Esse era o mundo tecido por Cassiano Gabus Mendes, um artesão das palavras, um alquimista da telinha que transformava o trivial em poesia e a mesquinharia humana em comédia irresistível.
Suas novelas eram exibidas no difícil horário das 7 da noite, da Rede Globo,. Mais do que entretenimento, as tramas eram crônicas vivas de uma nação que aprendia a rir de si mesma. Sem ser humilhada. Era um riso entre “gente da família”. Com intimidade entre autor e público _ laço de afeto criado com confiança.
Cassiano nasceu em São Paulo, em 29 de julho de 1927, com o rádio no sangue. Filho do radialista Otávio Gabus Mendes, o autor cresceu entre microfones, roteiros e bastidores. O menino brincava com histórias como quem monta um quebra-cabeças.
Antes de se tornar o mestre das novelas, Cassiano fez de tudo na televisão: atuou como ator, sonoplasta, contrarregra, roteirista, diretor. Aos 23 anos, Cassiano foi o primeiro diretor artístico da TV Tupi, em 1950, ajudando a dar vida à recém-nascida televisão brasileira.
Com TV de Vanguarda e Alô, Doçura!, inspirada na comédia americana I Love Lucy, o autor plantou as sementes do que seria a sua revolução.

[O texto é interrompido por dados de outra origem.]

`src/rtl/dual_fsm_pkg.sv`:
```
package dual_fsm_pkg;

    localparam int STATE_W = 2;
    localparam int SYM_W   = 2;

    typedef enum logic [STATE_W-1:0] {
        ST_A = 2'b00,
        ST_B = 2'b01,
        ST_C = 2'b10,
        ST_D = 2'b11
    } fsm_state_t;

    typedef enum logic [SYM_W-1:0] {
        SYM_NONE = 2'b00,
        SYM_X1   = 2'b01,
        SYM_X2   = 2'b10,
        SYM_X3   = 2'b11
    } fsm_sym_t;

    typedef struct packed {
        fsm_state_t st;
    } mealy_regs_t;

    typedef struct packed {
        fsm_state_t st;
    } moore_regs_t;

endpackage

```
`src/rtl/mealy_fsm.sv`:
```
module mealy_fsm
    import dual_fsm_pkg::*;
(
    input  logic               clk,
    input  logic               rst,
    input  logic               din,
    output logic [STATE_W-1:0] state_o,
    output logic [SYM_W-1:0]   sym_o
);

    mealy_regs_t regs_q;
    mealy_regs_t regs_d;
    fsm_sym_t    sym_d;

    // next state and same-cycle output from state plus input
    always_comb begin
        regs_d = regs_q;
        sym_d  = SYM_X1;
        unique case (regs_q.st)
            ST_A: begin
                sym_d     = SYM_X1;
                regs_d.st = din ? ST_C : ST_B;
            end
            ST_B: begin
                sym_d     = din ? SYM_X3 : SYM_X2;
                regs_d.st = din ? ST_D : ST_B;
            end
            ST_C: begin
                sym_d     = din ? SYM_X1 : SYM_X3;
                regs_d.st = din ? ST_C : ST_D;
            end
            ST_D: begin
                sym_d     = din ? SYM_X2 : SYM_X3;
                regs_d.st = ST_D;
            end
            default: begin
                sym_d     = SYM_X1;
                regs_d.st = ST_A;
            end
        endcase
        if (rst) begin
            regs_d.st = ST_A;
        end
    end

    always_ff @(posedge clk) begin
        regs_q <= regs_d;
    end

    assign state_o = regs_q.st;
    assign sym_o   = sym_d;

endmodule

```
`src/rtl/moore_fsm.sv`:
```
module moore_fsm
    import dual_fsm_pkg::*;
(
    input  logic               clk,
    input  logic               rst,
    input  logic               din,
    output logic [STATE_W-1:0] state_o,
    output logic [SYM_W-1:0]   sym_o
);

    moore_regs_t regs_q;
    moore_regs_t regs_d;
    fsm_sym_t    sym_dec;

    always_comb begin
        regs_d = regs_q;
        unique case (regs_q.st)
            ST_A:    regs_d.st = din ? ST_C : ST_B;
            ST_B:    regs_d.st = din ? ST_D : ST_B;
            ST_C:    regs_d.st = din ? ST_D : ST_C;
            ST_D:    regs_d.st = ST_D;
            default: regs_d.st = ST_A;
        endcase
        if (rst) begin
            regs_d.st = ST_A;
        end
    end

    always_ff @(posedge clk) begin
        regs_q <= regs_d;
    end

    // output decoded from the registered state only
    always_comb begin
        unique case (regs_q.st)
            ST_A:    sym_dec = SYM_X2;
            ST_B:    sym_dec = SYM_X1;
            ST_C:    sym_dec = SYM_X2;
            ST_D:    sym_dec = SYM_X3;
            default: sym_dec = SYM_X2;
        endcase
    end

    assign state_o = regs_q.st;
    assign sym_o   = sym_dec;

endmodule

```
`src/rtl/dual_fsm_top.sv`:
```
module dual_fsm_top
    import dual_fsm_pkg::*;
(
    input  logic               clk,
    input  logic               rst,
    input  logic               din,
    output logic [SYM_W-1:0]   mealy_sym,
    output logic [SYM_W-1:0]   moore_sym,
    output logic [STATE_W-1:0] mealy_state,
    output logic [STATE_W-1:0] moore_state
);

    mealy_fsm u_mealy (
        .clk     (clk),
        .rst     (rst),
        .din     (din),
        .state_o (mealy_state),
        .sym_o   (mealy_sym)
    );

    moore_fsm u_moore (
        .clk     (clk),
        .rst     (rst),
        .din     (din),
        .state_o (moore_state),
        .sym_o   (moore_sym)
    );

endmodule

```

Na Globo, a partir de 1976, com Anjo Mau, Cassiano encontrou seu palco definitivo, escrevendo até 1993, quando um infarto o levou para o infinito das estrelas, semanas antes do desfecho de O Mapa da Mina, deixando um vazio nas telas que ainda ressoa.

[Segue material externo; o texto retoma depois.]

==> config.mk <==
export PLATFORM = sky130hd
export DESIGN_NAME = oneshot_pw_gen
export DESIGN_NICKNAME = d
export VERILOG_FILES = /design/src/rtl/oneshot_pw_pkg.sv /design/src/rtl/oneshot_edge_det.sv /design/src/rtl/oneshot_width_calc.sv /design/src/rtl/oneshot_seq.sv /design/src/rtl/oneshot_pw_gen.sv
export SDC_FILE = /design/constraint.sdc
export NUM_CORES = 1
export LEC_CHECK = 0
export BUFFER_PORTS_ARGS = -buffer_cell sky130_fd_sc_hd__buf_2
export CORE_MARGIN = 1.5
export CORE_UTILIZATION = 40
export CTS_CLUSTER_SIZE = 14
export DETAILED_ROUTE_END_ITERATION = 7
export GPL_TIMING_DRIVEN = 0
export SYNTH_ARGS = -nofsm -noshare
export SYNTH_HDL_FRONTEND = slang
export SYNTH_SLANG_ARGS = --single-unit
==> constraint.sdc <==
create_clock -name clk_i -period 2.28 [get_ports clk_i]
set_input_delay 0.342 -clock clk_i [delete_from_list [all_inputs] [get_ports clk_i]]
set_output_delay 0.342 -clock clk_i [all_outputs]
set_load 0.02 [all_outputs]
==> src/rtl/oneshot_pw_pkg.sv <==
package oneshot_pw_pkg;

   typedef enum logic [1:0] {
      OS_IDLE    = 2'd0,
      OS_DELAY   = 2'd1,
      OS_PULSE   = 2'd2,
      OS_RECOVER = 2'd3
   } os_state_e;

   function automatic bit is_pow2(input int v);
      return (v > 0) && ((v & (v - 1)) == 0);
   endfunction

   function automatic int max3(input int a, input int b, input int c);
      int m;
      m = (a > b) ? a : b;
      return (m > c) ? m : c;
   endfunction

endpackage

==> src/rtl/oneshot_edge_det.sv <==
module oneshot_edge_det #(
   parameter int SYNC_STAGES = 2
) (
   input  logic clk_i,
   input  logic rst_i,
   input  logic din_i,
   output logic rise_o
);
   logic [SYNC_STAGES-1:0] chain_q;
   logic                   last_q;

   for (genvar i = 0; i < SYNC_STAGES; i++) begin : g_stage
      if (i == 0) begin : g_first
         always_ff @(posedge clk_i or posedge rst_i) begin
            if (rst_i) chain_q[0] <= 1'b0;
            else       chain_q[0] <= din_i;
         end
      end else begin : g_next
         always_ff @(posedge clk_i or posedge rst_i) begin
            if (rst_i) chain_q[i] <= 1'b0;
            else       chain_q[i] <= chain_q[i-1];
         end
      end
   end

   always_ff @(posedge clk_i or posedge rst_i) begin
      if (rst_i) last_q <= 1'b0;
      else       last_q <= chain_q[SYNC_STAGES-1];
   end

   assign rise_o = chain_q[SYNC_STAGES-1] & ~last_q;
endmodule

Seu estilo? Um bordado delicado de humor, ironia e crítica social.
Cassiano não escrevia “apenas” para entreter. O autor segurava um espelho diante da sociedade brasileira, expondo suas futilidades, ambições e pequenas hipocrisias com uma pena afiada, mas nunca cruel.
Suas novelas – Locomotivas (1977), Elas por Elas (1982), Ti Ti Ti (1985), Brega & Chique (1987), Que Rei Sou Eu? (1989) – eram como quadros vibrantes, cheios de cores e contrastes.
Cassiano misturava comédia romântica com sátira sofisticada, criando tramas que faziam o público gargalhar e, quase sem perceber, refletir.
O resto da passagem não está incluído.